*What is being asked*
Write out, word for word, the first line of the data below and every line after it through the one containing "2_1_floorplan: 0 / 0.853 / 0.0140".

*Records shown*
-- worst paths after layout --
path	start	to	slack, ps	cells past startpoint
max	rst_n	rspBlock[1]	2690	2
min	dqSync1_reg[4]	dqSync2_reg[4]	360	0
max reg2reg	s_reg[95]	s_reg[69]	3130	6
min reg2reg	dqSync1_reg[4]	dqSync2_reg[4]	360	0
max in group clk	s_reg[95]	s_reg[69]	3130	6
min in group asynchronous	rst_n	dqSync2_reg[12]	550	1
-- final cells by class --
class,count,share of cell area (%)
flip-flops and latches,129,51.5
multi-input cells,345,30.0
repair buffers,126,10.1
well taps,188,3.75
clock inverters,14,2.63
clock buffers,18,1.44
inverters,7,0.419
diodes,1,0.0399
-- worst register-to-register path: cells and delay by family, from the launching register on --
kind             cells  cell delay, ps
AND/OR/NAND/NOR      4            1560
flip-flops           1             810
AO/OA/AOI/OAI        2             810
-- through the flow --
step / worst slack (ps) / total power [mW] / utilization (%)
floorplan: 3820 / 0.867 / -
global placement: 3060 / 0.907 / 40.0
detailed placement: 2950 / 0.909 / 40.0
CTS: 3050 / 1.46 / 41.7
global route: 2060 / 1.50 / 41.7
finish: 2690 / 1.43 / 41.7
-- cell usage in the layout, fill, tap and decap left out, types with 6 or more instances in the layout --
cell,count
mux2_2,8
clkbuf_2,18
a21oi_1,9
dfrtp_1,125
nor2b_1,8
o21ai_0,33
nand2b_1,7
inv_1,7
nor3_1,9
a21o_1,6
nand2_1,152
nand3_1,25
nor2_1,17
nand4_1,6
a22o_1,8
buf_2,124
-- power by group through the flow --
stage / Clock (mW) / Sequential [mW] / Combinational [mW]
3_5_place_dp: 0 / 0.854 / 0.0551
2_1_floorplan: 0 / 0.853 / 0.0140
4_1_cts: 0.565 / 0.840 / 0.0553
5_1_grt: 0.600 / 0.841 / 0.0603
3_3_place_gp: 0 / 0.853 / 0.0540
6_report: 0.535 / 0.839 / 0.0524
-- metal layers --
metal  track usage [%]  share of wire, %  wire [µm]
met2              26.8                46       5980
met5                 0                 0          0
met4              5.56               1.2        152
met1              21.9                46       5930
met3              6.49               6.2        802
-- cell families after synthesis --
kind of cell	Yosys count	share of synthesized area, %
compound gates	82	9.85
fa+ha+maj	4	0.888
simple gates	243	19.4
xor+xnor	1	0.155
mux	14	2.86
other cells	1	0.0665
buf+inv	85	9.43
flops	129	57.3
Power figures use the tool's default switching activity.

*Your response*
-- worst paths after layout --
path	start	to	slack, ps	cells past startpoint
max	rst_n	rspBlock[1]	2690	2
min	dqSync1_reg[4]	dqSync2_reg[4]	360	0
max reg2reg	s_reg[95]	s_reg[69]	3130	6
min reg2reg	dqSync1_reg[4]	dqSync2_reg[4]	360	0
max in group clk	s_reg[95]	s_reg[69]	3130	6
min in group asynchronous	rst_n	dqSync2_reg[12]	550	1
-- final cells by class --
class,count,share of cell area (%)
flip-flops and latches,129,51.5
multi-input cells,345,30.0
repair buffers,126,10.1
well taps,188,3.75
clock inverters,14,2.63
clock buffers,18,1.44
inverters,7,0.419
diodes,1,0.0399
-- worst register-to-register path: cells and delay by family, from the launching register on --
kind             cells  cell delay, ps
AND/OR/NAND/NOR      4            1560
flip-flops           1             810
AO/OA/AOI/OAI        2             810
-- through the flow --
step / worst slack (ps) / total power [mW] / utilization (%)
floorplan: 3820 / 0.867 / -
global placement: 3060 / 0.907 / 40.0
detailed placement: 2950 / 0.909 / 40.0
CTS: 3050 / 1.46 / 41.7
global route: 2060 / 1.50 / 41.7
finish: 2690 / 1.43 / 41.7
-- cell usage in the layout, fill, tap and decap left out, types with 6 or more instances in the layout --
cell,count
mux2_2,8
clkbuf_2,18
a21oi_1,9
dfrtp_1,125
nor2b_1,8
o21ai_0,33
nand2b_1,7
inv_1,7
nor3_1,9
a21o_1,6
nand2_1,152
nand3_1,25
nor2_1,17
nand4_1,6
a22o_1,8
buf_2,124
-- power by group through the flow --
stage / Clock (mW) / Sequential [mW] / Combinational [mW]
3_5_place_dp: 0 / 0.854 / 0.0551
2_1_floorplan: 0 / 0.853 / 0.0140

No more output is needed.